Abstract
Background
Lymphocytic colitis (LC) can be mistakenly diagnosed as irritable bowel syndrome (IBS). In a previous study on IBS, some patients showed extremely high colonic chromogranin A cell density. Further examination of these patients showed that they suffered from LC.
Aims
To investigate whether chromogranin A cell density is increased in LC patients and to examine the possibility of using this increase as a marker for the diagnosis of LC.
Methods
Fifty-seven patients diagnosed with LC and 54 controls were included in the study. Biopsies from the right and left colon were obtained from both patients and controls, which were immunostained using the Avidin–biotin-complex method for chromogranin A, and cell density was quantified.
Results
In both the right and left colon of patients with LC, the density of chromogranin A was significantly higher than in controls. This increase in chromogranin A cells occurs whether the number of these cells is expressed as number/mm2 epithelium or as number/field. Chromogranin A cell density for the right and left colon expressed as number of cells/mm2 epithelium or as cell number/field showed a high sensitivity and specificity as a diagnostic marker for LC.
Conclusions
Chromogranin A is a common marker for endocrine cells, and the present finding suggests that colonic hormones are involved in the pathophysiology of LC. The chromogranin cell density seems to be a good diagnostic marker with high sensitivity and specificity in both the right and left colon, thus sigmoidoscopy can be used in the diagnosis of LC using with this marker.
Similar content being viewed by others
Introduction
Microscopic colitis (MC) is a chronic condition, which is characterized by watery diarrhea with normal radiologic and endoscopic findings. However, histopathological examinations of the colon reveal abnormal histology [1], which is of two distinctive types: lymphocytic colitis (LC) and collagenous colitis (CC) [1]. LC exhibits an increased number of colonic intra-epithelial lymphocytes (>20/100 epithelial cells), increased inflammatory cells within lamina propria, and preserved crypt architecture [1]. Population-based studies in Europe and in the United States have reported an incidence of LC ranging from 3.1 to 9.8 per 100,000 [2–10]. The prevalence of LC in Europe and the United States in population-based investigation has been found to be 14.2 per 100,000 population [2–9].
LC and irritable bowel syndrome (IBS) have similar symptoms and a normal endoscopic appearance, as well as normal radiologic findings [10, 11]. Several studies have shown that LC can be mistakenly diagnosed as IBS [12, 13]. In a study on the colonic chromogranin A cell density in IBS patients [13], nine patients out of 50 showed extremely high colonic chromogranin A cell density [13]. This high density was in contrast to the low density of chromogranin cells in the rest of the IBS patients studied [13]. Further examination of these nine patients showed that they suffered from LC, although they fulfilled the Rome III criteria for IBS [13].
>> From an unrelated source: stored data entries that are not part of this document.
==> src/rtl/axi_i2c_regif.sv <==
// axi_i2c_regif
//   AXI4-Lite register front-end of the AXI-to-I2C bridge. Software loads a
//   24-bit command into ADDR_DATA and writes START. The block then presents
//   the command with a valid level, a quiet gap and a trigger level, each held
//   for HOLD_CYCLES so a slow I2C-rate sampler sees it. It then waits for the
//   I2C stage to report an ack or a read byte, or gives up after
//   TIMEOUT_CYCLES. Completion is reflected in STATUS, RDATA and irq.
//
//   Ports
//     clk, resetn            system clock, asynchronous active-low reset
//     s_aw*/s_w*/s_b*        AXI4-Lite write address/data/response channels
//     s_ar*/s_r*             AXI4-Lite read address/data channels
//     addr_data_out          command word (ADDR_DATA register)
//     valid_addr_data_out    command-valid level
//     i2c_trigger            transaction trigger level
//     valid_data_ack(_valid) ack value / ack-valid level from I2C stage
//     rdata_in(_valid)       read byte / read-valid level from I2C stage
//     pending_wr/pending_rd  pending flags from I2C stage
//     irq                    STATUS.done & CTRL.irq_en
//
//   Register map (word address = addr[3:2])
//     0x0 ADDR_DATA RW[23:0]     0x4 CTRL  [0] START (W, reads 0) [1] irq_en
//     0x8 STATUS    RO + W1C on [1] done, [3] rvalid, [4] timeout
//         [0] busy [2] ack [5] pending_wr [6] pending_rd
//     0xC RDATA     RO[7:0]
module axi_i2c_regif #(
    parameter int unsigned HOLD_CYCLES    = 2000,
    parameter int unsigned TIMEOUT_CYCLES = 200000
) (
    input  logic        clk,
    input  logic        resetn,
    input  logic [3:0]  s_awaddr,
    input  logic        s_awvalid,
    output logic        s_awready,
    input  logic [31:0] s_wdata,
    input  logic [3:0]  s_wstrb,
    input  logic        s_wvalid,
    output logic        s_wready,
    output logic [1:0]  s_bresp,
    output logic        s_bvalid,
    input  logic        s_bready,
    input  logic [3:0]  s_araddr,
    input  logic        s_arvalid,
    output logic        s_arready,
    output logic [31:0] s_rdata,
    output logic [1:0]  s_rresp,
    output logic        s_rvalid,
    input  logic        s_rready,
    output logic [23:0] addr_data_out,
    output logic        valid_addr_data_out,
    output logic        i2c_trigger,
    input  logic        valid_data_ack,
    input  logic        valid_data_ack_valid,
    input  logic [7:0]  rdata_in,
    input  logic        rdata_in_valid,
    input  logic        pending_wr,
    input  logic        pending_rd,
    output logic        irq
);

    typedef enum logic [2:0] {
        S_IDLE,
        S_VALID,
        S_GAP,
        S_TRIG,
        S_WAIT
    } state_t;

    state_t      state, state_nxt;
    logic [31:0] cnt;
    logic        cnt_reload;
    logic        timeout_hit;

    logic [23:0] addr_data;
    logic [7:0]  rdata_reg;
    logic        irq_en, busy, done, ack, rvalid_flag, timeout;
    logic        pend_wr, pend_rd;
    logic        ack_valid_q, rdata_valid_q;
    logic        ack_rise, rd_rise;

    logic        wr_hs, rd_hs, wr_err, start_req;
    logic [1:0]  wr_addr;
    logic [31:0] rd_mux;
    logic        unused_bits;

    assign unused_bits = ^{s_awaddr[1:0], s_araddr[1:0], s_wdata[31:24], s_wstrb[3]};

    // Ready is combinational on valid; an outstanding response blocks the
    // next handshake, so ready is a single-cycle pulse per transaction.
    assign s_awready = s_awvalid & s_wvalid & ~s_bvalid;
    assign s_wready  = s_awready;
    assign wr_hs     = s_awready;
    assign wr_addr   = s_awaddr[3:2];
    assign s_arready = s_arvalid & ~s_rvalid;
    assign rd_hs     = s_arready;
    assign s_rresp   = 2'b00;

    assign start_req = wr_hs & ~busy & (wr_addr == 2'd1) & s_wstrb[0] & s_wdata[0];
    assign wr_err    = wr_hs & busy &
                       ((wr_addr == 2'd0) | ((wr_addr == 2'd1) & s_wstrb[0] & s_wdata[0]));

    assign ack_rise  = valid_data_ack_valid & ~ack_valid_q;
    assign rd_rise   = rdata_in_valid & ~rdata_valid_q;

    assign addr_data_out = addr_data;
    assign irq           = done & irq_en;

    always_ff @(posedge clk or negedge resetn) begin
        if (!resetn) begin
            state <= S_IDLE;
        end else begin
            state <= state_nxt;
        end
    end

    always_comb begin
        state_nxt           = state;
        cnt_reload          = 1'b0;
        timeout_hit         = 1'b0;
        valid_addr_data_out = 1'b0;
        i2c_trigger         = 1'b0;
        case (state)
            S_IDLE: begin
                cnt_reload = 1'b1;
                if (start_req) begin
                    state_nxt = S_VALID;
                end
            end
            S_VALID: begin
                valid_addr_data_out = 1'b1;
                if (cnt == HOLD_CYCLES - 1) begin
                    state_nxt  = S_GAP;
                    cnt_reload = 1'b1;
                end
            end
            S_GAP: begin
                if (cnt == HOLD_CYCLES - 1) begin
                    state_nxt  = S_TRIG;
                    cnt_reload = 1'b1;
                end
            end
            S_TRIG: begin
                i2c_trigger = 1'b1;
                if (cnt == HOLD_CYCLES - 1) begin
                    state_nxt  = S_WAIT;
                    cnt_reload = 1'b1;
                end
            end
            S_WAIT: begin
                if (ack_rise | rd_rise) begin
                    state_nxt  = S_IDLE;
                    cnt_reload = 1'b1;
                end else if (cnt == TIMEOUT_CYCLES - 1) begin
                    state_nxt   = S_IDLE;
                    cnt_reload  = 1'b1;
                    timeout_hit = 1'b1;
                end
            end
            default: begin
                state_nxt  = S_IDLE;
                cnt_reload = 1'b1;
            end
        endcase
    end

    always_ff @(posedge clk or negedge resetn) begin
        if (!resetn) begin
            cnt <= '0;
        end else if (cnt_reload) begin
            cnt <= '0;
        end else begin
            cnt <= cnt + 32'd1;
        end
    end

    always_comb begin
        rd_mux = '0;
        case (s_araddr[3:2])
            2'd0: rd_mux = {8'h00, addr_data};
            2'd1: rd_mux = {30'h0, irq_en, 1'b0};
            2'd2: rd_mux = {25'h0, pend_rd, pend_wr, timeout, rvalid_flag, ack, done, busy};
            2'd3: rd_mux = {24'h0, rdata_reg};
            default: rd_mux = '0;
        endcase
    end

    always_ff @(posedge clk or negedge resetn) begin
        if (!resetn) begin
            s_bvalid      <= 1'b0;
            s_bresp       <= 2'b00;
            s_rvalid      <= 1'b0;
            s_rdata       <= '0;
            addr_data     <= '0;
            rdata_reg     <= '0;
            irq_en        <= 1'b0;
            busy          <= 1'b0;
            done          <= 1'b0;
            ack           <= 1'b0;
            rvalid_flag   <= 1'b0;
            timeout       <= 1'b0;
            pend_wr       <= 1'b0;
            pend_rd       <= 1'b0;
            ack_valid_q   <= 1'b0;
            rdata_valid_q <= 1'b0;
        end else begin
            ack_valid_q   <= valid_data_ack_valid;
            rdata_valid_q <= rdata_in_valid;
            pend_wr       <= pending_wr;
            pend_rd       <= pending_rd;

            if (wr_hs) begin
                s_bvalid <= 1'b1;
                s_bresp  <= wr_err ? 2'b10 : 2'b00;
            end else if (s_bready) begin
                s_bvalid <= 1'b0;
            end

            if (rd_hs) begin
                s_rvalid <= 1'b1;
                s_rdata  <= rd_mux;
            end else if (s_rready) begin
                s_rvalid <= 1'b0;
            end

            if (wr_hs && !wr_err) begin
                case (wr_addr)
                    2'd0: begin
                        for (int unsigned i = 0; i < 3; i++) begin
                            if (s_wstrb[i]) begin
                                addr_data[8*i +: 8] <= s_wdata[8*i +: 8];
                            end
                        end
                    end
                    2'd1: begin
                        if (s_wstrb[0]) begin
                            irq_en <= s_wdata[1];
                        end
                    end
                    2'd2: begin
                        if (s_wstrb[0]) begin
                            if (s_wdata[1]) done        <= 1'b0;
                            if (s_wdata[3]) rvalid_flag <= 1'b0;
                            if (s_wdata[4]) timeout     <= 1'b0;
                        end
                    end
                    default: ;
                endcase
            end

            // Flag updates come after the W1C handling so a set in the same
            // cycle overrides the clear.
            if (start_req) begin
                busy        <= 1'b1;
                done        <= 1'b0;
                ack         <= 1'b0;
                rvalid_flag <= 1'b0;
                timeout     <= 1'b0;
            end

            if (state == S_WAIT) begin
                if (ack_rise) begin
                    ack <= valid_data_ack;
                end
                if (rd_rise) begin
                    rdata_reg   <= rdata_in;
                    rvalid_flag <= 1'b1;
                end
                if (ack_rise | rd_rise | timeout_hit) begin
                    done <= 1'b1;
                    busy <= 1'b0;
                end
                if (timeout_hit) begin
                    timeout <= 1'b1;
                end
            end
        end
    end

endmodule

==> config.mk <==
export PLATFORM = sky130hd
export DESIGN_NAME = axi_i2c_regif
export DESIGN_NICKNAME = d
export VERILOG_FILES = /design/src/rtl/axi_i2c_regif.sv
export SDC_FILE = /design/constraint.sdc
export NUM_CORES = 1
export LEC_CHECK = 0
export CAP_MARGIN = 20
export CORE_MARGIN = 1
export CORE_UTILIZATION = 48
export DETAILED_ROUTE_END_ITERATION = 8
export PLACE_DENSITY = 0.78
export SLEW_MARGIN = 20
export SYNTH_ARGS = -nofsm -noshare
export SYNTH_HDL_FRONTEND = slang
export SYNTH_SLANG_ARGS = --single-unit
==> constraint.sdc <==
create_clock -name clk -period 2.25 [get_ports clk]
set_clock_uncertainty 0.1 [all_clocks]
set_input_delay 0.3375 -clock clk [delete_from_list [all_inputs] [get_ports clk]]
set_output_delay 0.3375 -clock clk [all_outputs]
set_load 0.02 [all_outputs]
==> results.sh <==
export IMPL_status="completed"
export IMPL_synth_cell_types=39
export IMPL_syn_avg_cell_area_sq_um=11.5
export IMPL_synth_most_common_cell="dfrtp_1"
export IMPL_die_w_microns=100
export IMPL_layout_drive_gt1_share_pct=17.0
export IMPL_dr_total_vias=3491
export IMPL_max_freq_mhz=455
export IMPL_power_uw=4430
export IMPL_place_area_sq_mm=0.00597
export IMPL_powerDensity_mw_per_mm2=713
export IMPL_cts_sinks=104
export IMPL_cts_max_path_buffers=2
export IMPL_r2r_start="cnt[15]$_DFF_PN0_"
export IMPL_dr_first_iter_drc_count=138
export IMPL_crit_path_end_kind="register"
export IMPL_p_leak_uw=0.00275
export IMPL_grt_overflow_total=0
export IMPL_grt_pass1_wl_mm=17.0
export IMPL_r2r_end="cnt[2]$_DFF_PN0_"
export IMPL_routed_via_density=5.21
export IMPL_max_flop_register="cnt"
export IMPL_arrival_ns=2.35
export IMPL_ant_nets=0
export IMPL_port_buffers=107
export IMPL_synth_edf_count=0
export IMPL_seqPwrFrac_pct=50.1
export IMPL_cts_buffers=9
export IMPL_min_path_cells=1
export IMPL_fillCellCount=717
export IMPL_core_area_sq_mm=0.00928
export IMPL_firstDrtPassIters=4
export IMPL_synth_seq_cells=104
export IMPL_critPathMaxFanout=8
export IMPL_routed_wl_mm=10.5
export IMPL_syn_area_sq_mm=0.00461
export IMPL_cap_violations=0
export IMPL_wl_per_cell_microns=15.7
export IMPL_startpoint_type="register"
export IMPL_hold_end="pend_rd$_DFF_PN0_"
export IMPL_grt_max_degree=55
export IMPL_clk_latency_ns=0.36
export IMPL_combPwrFrac_pct=24.1
export IMPL_syn_inst=402
export IMPL_areaGrowthSynthToFinish_pct=34.6
export IMPL_synth_common_cells="dfrtp_1, nor2_1, mux2_2, nand2_1, xor2_1"
export IMPL_diodes=0
export IMPL_yosysTopAreaCell="dfrtp_1"
export IMPL_async_flop_share_pct=100
export IMPL_cts_htree_levels=3
export IMPL_num_nets_final=601
export IMPL_dieHeight_microns=100
export IMPL_r2r_cells=6
export IMPL_ir_drop_uv=310
export IMPL_min_path_type="in -> reg"
export IMPL_sw_frac_of_total_pct=30.2
export IMPL_yosys_warnings=0
export IMPL_min_period_ns=2.20
export IMPL_setup_viol=0
export IMPL_min_from="pending_rd"
export IMPL_finalMaxSlewViolations=0
export IMPL_dieArea_sq_mm=0.0100
export IMPL_utilization_pct=66.8
export IMPL_grt_antenna_before_repair=0
export IMPL_p_int_uw=3090
export IMPL_r2r_slack_ns=0.05
export IMPL_num_rows=35
export IMPL_crit_start="cnt[15]$_DFF_PN0_"
export IMPL_routabilityCongestion=0.873
export IMPL_seqCellArea_sq_mm=0.00260
export IMPL_initial_core_util_pct=49.7
export IMPL_grt_use_total_pct=21.6
export IMPL_cts_root_buffer="clkbuf_8"
export IMPL_synth_area_top_cells="dfrtp_1, mux2_2, xor2_1"
export IMPL_layout_setup_ws_ns=0.0530
export IMPL_largest_register_ffs=32
export IMPL_clk_pin_slew_worst_paths_ns=0.11
export IMPL_pre_cts_slack_ns=-0.0217
export IMPL_stdcell_area_sq_mm=0.00621
export IMPL_hpwl_mm=7.87
export IMPL_finalCritPeriodShare_pct=97.6
export IMPL_dpl_cell_count=653
export IMPL_critical_path_class="reg -> reg"
export IMPL_clockPowerShare_pct=25.8
export IMPL_grt_pass1_vias=3423
export IMPL_cts_tree="yes"
export IMPL_synth_top_area_share_pct=56.4
export IMPL_finalHoldViolations=0
export IMPL_critPathRequiredTime_ns=2.40
export IMPL_synth_ff_type="dfrtp_1"
export IMPL_ys_seq_area_share_pct=56.4
export IMPL_switching_power_uw=1340
export IMPL_stdcell_count=670
export IMPL_io_pin_count=132
export IMPL_multi_input_area_sq_mm=0.00190
export IMPL_drc=0
-- placed cells by master (no fill, tap or decap), drive strengths merged, types with 10 or more instances in the layout --
cell type / instances
a22o: 17
buf: 31
dfrtp: 104
nand3: 16
nor2: 47
nand4: 10
clkbuf: 10
clkdlybuf4s50: 106
a21oi: 10
o21ai: 15
nand2: 30
xor2: 23
conb: 11
mux2: 34
-- cell type report --
type / instances / area share (%)
repair buffers: 138 / 21.4
multi-input cells: 278 / 30.6
flip-flops and latches: 104 / 41.9
well taps: 129 / 2.60
clock buffers: 10 / 2.22
inverters: 5 / 0.302
clock inverters: 6 / 0.927
-- power groups by stage --
| stage | sequential, uW | clock, uW | combinational [uW] |
|---|---|---|---|
| after detailed placement | 2250 | 0 | 1080 |
| after CTS | 2220 | 1170 | 1080 |
| after global routing | 2240 | 1230 | 1140 |
| after floorplan | 2460 | 0 | 279 |
| after global placement | 2240 | 0 | 1050 |
| final | 2220 | 1140 | 1070 |
-- cell families after synthesis --
| family | Yosys count | share of synthesized area [%] |
|---|---|---|
| and+or+nand+nor | 148 | 16.5 |
| DFF | 104 | 56.4 |
| AOI/OAI and AO/OA | 46 | 6.84 |
| muxes | 41 | 10.1 |
| xor gates and xnor gates | 31 | 5.89 |
| buffers and inverters | 30 | 3.91 |
| adders and majority gates | 1 | 0.271 |
| other | 1 | 0.0813 |
-- how the worst max path moves through the flow --
stage	slack, ns	cells past startpoint	to
floorplan	0.19	6	cnt[12]$_DFF_PN0_
global placement	0.03	6	busy$_DFF_PN0_
detailed placement	-0.02	6	cnt[22]$_DFF_PN0_
CTS	0.02	6	cnt[3]$_DFF_PN0_
global route	-0.007	6	cnt[4]$_DFF_PN0_
finish	0.05	6	cnt[2]$_DFF_PN0_
-- layer usage --
layer	wire, microns	vias up	GRT usage (%)
met5	0	-	0
met4	61	0	5.02
met1	4730	1733	29.9
met3	556	7	3.83
li1	-	1659	-
met2	5200	92	35.9
-- what timing repair did --
item | in CTS | in global routing
hold buffers | 1 | 0
endpoints found under the setup margin | 30 | 29
pin swaps | 0 | 2
resized for setup | 2 | 4
hold endpoints to repair | 24 | 0
buffers inserted | 0 | 0
-- stage by stage --
stage	hold slack, ns	setup TNS (ns)
floorplan	-0.0581	0
global placement	0.168	0
detailed placement	0.171	-0.377
CTS	0.292	0
global route	0.289	-0.0167
finish	0.305	0
-- worst max-delay path, stage by stage (launching register included) --
cell     delay (ns)
dfrtp_1        0.42
or4_4          0.56
nor4_4         0.35
and4_4         0.28
o21ba_4        0.17
buf_4          0.16
nor2_1         0.05
Note: power is estimated with default switching activity, not from simulation.
==> edit (same flow settings) <==
Set the parameter `TIMEOUT_CYCLES` to 100000 (it was 200000).
--- a/src/rtl/axi_i2c_regif.sv
+++ b/src/rtl/axi_i2c_regif.sv
@@ -27,3 +27,3 @@
     parameter int unsigned HOLD_CYCLES    = 2000,
-    parameter int unsigned TIMEOUT_CYCLES = 200000
+    parameter int unsigned TIMEOUT_CYCLES = 100000
 ) (
Check against the original RTL: no difference found for any inputs over 4 cycles, from zero or initial values and one cycle with resetn low; that may be too few to reach the edited logic, so the function may still have changed.
==> edit against the unedited design <==
Final cell count is 2.4% lower. Maximum frequency up 6.4%. Total power grew 16%. Synthesized area grew 0.35%. Worst setup slack better by 0.13 ns. Sequential power is 9% higher. Sequential cell count stayed put. Count of clock-buffer cells in the layout is the same. Worst hold slack got worse by 0.0039 ns. Synthesized cell count is 0.25% higher. First-iteration DRC count grew 8.0%. Largest cell class unchanged. Design area decreased by 1.2%. Wire length shrank 3.0%.
==> edit: results <==
[status]
outcome = "finished clean"

[clock_tree]
cts.path.max_buffers = 2
cts_root_buf = "clkbuf_8"
cts_htree_levels = 3
worstSkewPairLatency_ns = 0.36
cts_made_buffers = 9
clk_pin_slew_ns = 0.10

[timing]
tightest_slew_ns = 1.04
whs_ns = 0.301
tns_ns = 0

[yosys]
synth_cell_types = 42
synth_xor_area_share_pct = 5.68
synth_adder_area_share_pct = 0.270
synth_compound_area_share_pct = 7.19
synth_top_cells_by_count = "dfrtp_1, nor2_1, mux2_2"
syn_area_per_cell_um2 = 11.5
async_reset_ff_share_pct = 100
ys_warn_count = 0
synth-seq-area-share_pct = 56.2
yosys-top-cells-area = "dfrtp_1, mux2_2, xor2_1"
muxShareOfSynthArea_pct = 10.0

[placement]
hpwl_mm = 7.37
gp_congestion = 0.811
postPlaceCellArea_um2 = 5860
pre_cts_slack_ns = 0.0877
numPlacedInstances = 638
io_buffers = 107

[critical_path]
cp_max_fo = 32
r2r_cells = 6
critPathArrivalTime_ns = 2.22
regToRegStartpoint = "cnt[7]$_DFF_PN0_"
r2r_end = "cnt[25]$_DFF_PN0_"

[route]
num_vias = 3398
drtPass1Iterations = 4
drt_iter0_drc = 149
wirelength_mm = 10.2

[pwr]
switching_share_pct = 29.6
ir_drop_v = 0.000340
power_leakage_nw = 2.83

[final_layout]
fin_nets = 586
final_cells = 654
drive_gt1_share_pct = 14.1
largest_reg_flops = 32
top_register = "cnt"
insertedDiodeCount = 0

[hold_path]
hold_path.class = "in2async"

[grt]
grt_max_degree = 41
antenna_found_initial = 0
overflow = 0
grt_pass1_wl_mm = 16.9
grtUsageTotal_pct = 21.5
-- edit: power by group through the flow --
stage / registers (mW) / clock network [mW] / logic [mW]
global placement: 2.42 / 0 / 1.31
CTS: 2.41 / 1.42 / 1.34
global route: 2.45 / 1.50 / 1.44
floorplan: 2.63 / 0 / 0.479
finish: 2.41 / 1.40 / 1.33
detailed placement: 2.45 / 0 / 1.34
-- edit: worst max-delay path by stage --
stage / start / to / slack [ns] / cells after the start
floorplan: s_bvalid$_DFFE_PN0P_ / addr_data_out[1]$_DFFE_PN0P_ / 0.26 / 4
global placement: s_araddr[2] / s_rdata[10]$_DFFE_PN0P_ / 0.09 / 3
detailed placement: s_araddr[2] / s_rdata[12]$_DFFE_PN0P_ / 0.09 / 3
CTS: s_bvalid$_DFFE_PN0P_ / s_awready / 0.01 / 3
global route: cnt[0]$_DFF_PN0_ / cnt[2]$_DFF_PN0_ / 0.07 / 7
finish: cnt[7]$_DFF_PN0_ / cnt[25]$_DFF_PN0_ / 0.18 / 6
-- edit: cell type report --
type                       instances  area, um2
clock buffer                      10        138
sequential                       104       2600
multi-input combinational        274       1870
inverter                          10       37.5
tap                              129        161
timing repair buffer             122       1210
clock inverter                     5        105
fill                             725       3150
-- edit: metal layers --
metal  vias up  GRT usage, %  part of all wire (%)
met5         -             0                     0
met4         0          8.25                   1.1
met3        11          3.13                   3.7
met2        96          35.6                    50
met1      1669          28.9                    46
li1       1622             -                     -
-- edit: timing repair --
action,in CTS,in global routing
gates resized for setup,1,4
endpoints found under the setup margin,1,8
hold endpoints to repair,17,0
setup buffers,0,0
hold buffers,1,0
-- edit: worst max-delay path, cell delays in order (launching register included) --
cell     delay [ns]
dfrtp_1        0.47
nand4_1        0.12
or4b_1         0.53
a22oi_2        0.18
and2_1         0.27
buf_12         0.22
nor2_1         0.07
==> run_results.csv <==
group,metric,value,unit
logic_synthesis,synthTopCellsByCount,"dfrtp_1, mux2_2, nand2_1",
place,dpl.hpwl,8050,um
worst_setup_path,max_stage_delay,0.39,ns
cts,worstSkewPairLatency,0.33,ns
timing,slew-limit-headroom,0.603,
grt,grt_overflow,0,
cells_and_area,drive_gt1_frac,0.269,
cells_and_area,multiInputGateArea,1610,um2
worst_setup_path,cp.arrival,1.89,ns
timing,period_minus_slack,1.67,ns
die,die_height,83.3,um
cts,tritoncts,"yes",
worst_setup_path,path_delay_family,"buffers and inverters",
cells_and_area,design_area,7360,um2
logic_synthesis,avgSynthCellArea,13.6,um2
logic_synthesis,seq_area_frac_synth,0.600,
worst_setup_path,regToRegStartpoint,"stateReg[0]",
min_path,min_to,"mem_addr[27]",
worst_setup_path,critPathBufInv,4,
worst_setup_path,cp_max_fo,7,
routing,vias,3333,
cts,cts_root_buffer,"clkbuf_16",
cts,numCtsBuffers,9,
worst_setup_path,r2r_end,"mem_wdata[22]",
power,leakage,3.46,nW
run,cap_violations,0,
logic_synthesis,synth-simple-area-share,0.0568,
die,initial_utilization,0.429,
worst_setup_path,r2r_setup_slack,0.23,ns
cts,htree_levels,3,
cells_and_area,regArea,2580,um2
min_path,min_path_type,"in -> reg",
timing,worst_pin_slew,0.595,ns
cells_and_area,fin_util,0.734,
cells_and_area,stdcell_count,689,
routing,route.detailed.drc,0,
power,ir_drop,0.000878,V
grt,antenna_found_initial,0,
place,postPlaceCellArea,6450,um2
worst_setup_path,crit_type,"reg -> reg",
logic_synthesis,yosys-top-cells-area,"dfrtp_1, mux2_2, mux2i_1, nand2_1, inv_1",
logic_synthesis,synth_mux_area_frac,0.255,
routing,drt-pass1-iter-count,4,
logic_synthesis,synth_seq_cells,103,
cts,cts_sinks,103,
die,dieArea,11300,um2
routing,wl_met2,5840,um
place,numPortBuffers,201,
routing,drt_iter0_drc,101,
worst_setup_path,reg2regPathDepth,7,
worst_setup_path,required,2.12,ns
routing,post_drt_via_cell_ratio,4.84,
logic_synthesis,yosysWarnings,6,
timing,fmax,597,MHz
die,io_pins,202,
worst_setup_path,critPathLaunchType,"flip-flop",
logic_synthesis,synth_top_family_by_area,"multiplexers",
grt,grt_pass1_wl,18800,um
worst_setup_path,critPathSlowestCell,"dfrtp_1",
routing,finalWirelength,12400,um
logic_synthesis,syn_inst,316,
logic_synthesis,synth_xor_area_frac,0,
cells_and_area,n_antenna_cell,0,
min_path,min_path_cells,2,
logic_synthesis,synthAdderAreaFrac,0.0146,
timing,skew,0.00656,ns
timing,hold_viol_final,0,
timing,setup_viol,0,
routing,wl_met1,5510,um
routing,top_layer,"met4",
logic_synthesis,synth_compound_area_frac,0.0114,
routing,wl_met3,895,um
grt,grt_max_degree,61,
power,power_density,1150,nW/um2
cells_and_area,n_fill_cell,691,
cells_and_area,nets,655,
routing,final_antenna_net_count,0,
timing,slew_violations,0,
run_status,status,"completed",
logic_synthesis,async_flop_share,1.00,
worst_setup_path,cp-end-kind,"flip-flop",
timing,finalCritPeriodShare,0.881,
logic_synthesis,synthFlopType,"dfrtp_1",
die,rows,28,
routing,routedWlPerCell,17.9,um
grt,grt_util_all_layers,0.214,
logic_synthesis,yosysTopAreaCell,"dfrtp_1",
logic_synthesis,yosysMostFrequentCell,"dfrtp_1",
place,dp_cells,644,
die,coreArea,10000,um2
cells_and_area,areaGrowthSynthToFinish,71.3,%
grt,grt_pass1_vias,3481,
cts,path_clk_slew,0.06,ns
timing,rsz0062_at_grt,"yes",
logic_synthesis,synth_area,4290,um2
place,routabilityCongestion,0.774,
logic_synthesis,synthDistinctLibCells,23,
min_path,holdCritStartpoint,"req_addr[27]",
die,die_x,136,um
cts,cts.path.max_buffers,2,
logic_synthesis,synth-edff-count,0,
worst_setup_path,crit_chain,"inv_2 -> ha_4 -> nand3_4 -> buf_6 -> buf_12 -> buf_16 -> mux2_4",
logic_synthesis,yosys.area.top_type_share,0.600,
The symptoms of LC suggest an abnormally rapid intestinal motility and a decrease in the absorption of water. The neuroendocrine system of the gut plays a significant role in regulating gut motility, as well as the absorption of water and salts [14–17]. It is reasonable to assume, therefore, that colonic endocrine cells may be affected, and may be involved in the pathophysiology of this disorder. Chromogranin A is a 68-kDa protein comprising 439 amino acid residues, which was isolated for the first time from secretory granules of the bovine adrenal medulla [18]. Chromogranin A is co-stored and co-released with monoamines and peptide hormones of the adrenal medulla, pituitary gland, parathyroid, thyroid C-cells, pancreatic islets, endocrine cells of the gastrointestinal tract, and sympathetic nerves [19–20]. Therefore, chromogranin A is considered to be a general marker for all endocrine cells.
The current study was undertaken to examine the colonic chromogranin cell density in a patient cohort with LC in order to establish whether a higher density of these cells occur, and to further examine the possibility of using colonic chromogranin A as a marker for the diagnosis of LC.
Materials and Methods
Patients and Controls
Fifty-seven patients diagnosed with LC during the period from 2007 to 2010 in all three hospitals of the Helse-Fonna region in western Norway, namely, Stord, Haugesund, and Odda hospitals, were included in this study. These patients included 41 females and 16 males, with an average age of 49 years (range 19–84 years). Fifty-four subjects that underwent colonoscopy with biopsies were used as controls. These subjects underwent colonoscopy because of gastrointestinal bleeding, where the source of bleeding was identified as hemorrhoids (26) and angiodysplasia (8), and a further 20 subjects were tested because of health worries caused by a relative being diagnosed with colon carcinoma. The control group was comprised of 38 females and 16 males, with an average age of 49 years (range 18–67 years).
The study was performed in accordance with the Declaration of Helsinki and was approved by the local Committee for Medical Research Ethics. All subjects gave oral and written consent.
Colonoscopy
Colonoscopy was performed in patients and controls and two biopsies were taken from the cecum, from both the ascending colon and the right half of the transverse colon. All biopsies were pooled together and used as right colon, regardless of gender. In addition, two biopsies were taken from the left half of transverse colon, from the descending colon, and from the sigmoid colon. These six biopsies were pooled together and used as left colon.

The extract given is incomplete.